Summary
Family members and friends who care for loved ones are the backbone of the UK care infrastructure. There are at least 5 million of these ‘carers’ – vastly more than the 860,000-strong paid care workforce. This report presents new, in-depth evidence of the role played by these unpaid family/friend carers, specifically regarding the ‘indirect’ tasks they perform, such as project management and medical advocacy, and the ways in which they plug gaps in the paid care system. In some cases, these functions could be replaced by improved and better-funded services. In others, the positions of these family/friend carers as long-term loved ones of care receivers provide an irreplaceable utility that deserves recognition and resources.
Content
Challenges carers face:
Carers spent between 6 and 220 hours on ‘indirect’ care tasks over the 12 weeks:
- At the lower end of the range, carers who reported low amounts of indirect care often lacked external support – there was no project management to perform because they were alone and unsupported.
- At the higher end, tasks included supervising and liaising with paid care providers; administrative tasks, including those pertaining to medication, equipment, appointments and benefits; and engaging with their loved ones’ medical professionals.
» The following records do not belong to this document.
$ cat config.mk
export PLATFORM = sky130hd
export DESIGN_NAME = escaped_frame_decoder
export DESIGN_NICKNAME = d
export VERILOG_FILES = /design/src/design/efd_pkg.sv /design/src/design/efd_ctrl.sv /design/src/design/efd_datapath.sv /design/src/design/escaped_frame_decoder.sv
export SDC_FILE = /design/constraint.sdc
export NUM_CORES = 1
export LEC_CHECK = 0
export BUFFER_PORTS_ARGS = -buffer_cell sky130_fd_sc_hd__clkbuf_2
export CAP_MARGIN = 20
export CORE_UTILIZATION = 35
export DETAILED_ROUTE_END_ITERATION = 16
export GPL_ROUTABILITY_DRIVEN = 0
export HOLD_SLACK_MARGIN = 0.08
export MAX_ROUTING_LAYER = met4
export PLACE_DENSITY = 0.58
export SLEW_MARGIN = 5
export SYNTH_ARGS = -nofsm -noshare
export SYNTH_HDL_FRONTEND = slang
export SYNTH_SLANG_ARGS = --single-unit
$ cat constraint.sdc
create_clock -name clk -period 4.38 [get_ports clk]
set_input_delay 0.438 -clock clk [delete_from_list [all_inputs] [get_ports clk]]
set_output_delay 0.438 -clock clk [all_outputs]
set_load 0.02 [all_outputs]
- A substantial proportion of these activities was necessitated or intensified by poor system design, including poorly implemented digitisation, reactive (instead of proactive) medication and equipment supply processes, and circuitous bureaucratic systems. All these were underpinned by under-staffing at the institutions with which they engaged.
The research reveals a potential misunderstanding about how care functions for family/friends once paid care workers are in place. For some carers, receipt of paid workers marked a transition from hands-on ‘direct’ care to managing the direct care. Others were also providing high amounts of direct care alongside paid workers. Thus, policy-makers and the public should not assume that care provided by workers will remove care provided by unpaid loved ones.
Carers’ long-term knowledge of the care receivers enabled them to ensure:
- appropriate medical treatment by acting as living repositories of their loved ones’ medical histories
- person-centred care by supporting paid care workers to understand their loved ones’ needs and preferences where care receivers were less able to do that themselves.
Carers plugged the gaps in the paid care system by:
- supporting paid care workers when there were too few, or under-trained, staff, particularly when care receivers required 2 people or during staff absences
- stepping in when their loved one’s condition fluctuated in ways which planned services could not accommodate
- providing entertainment and engagement, ensuring quality care beyond the basics.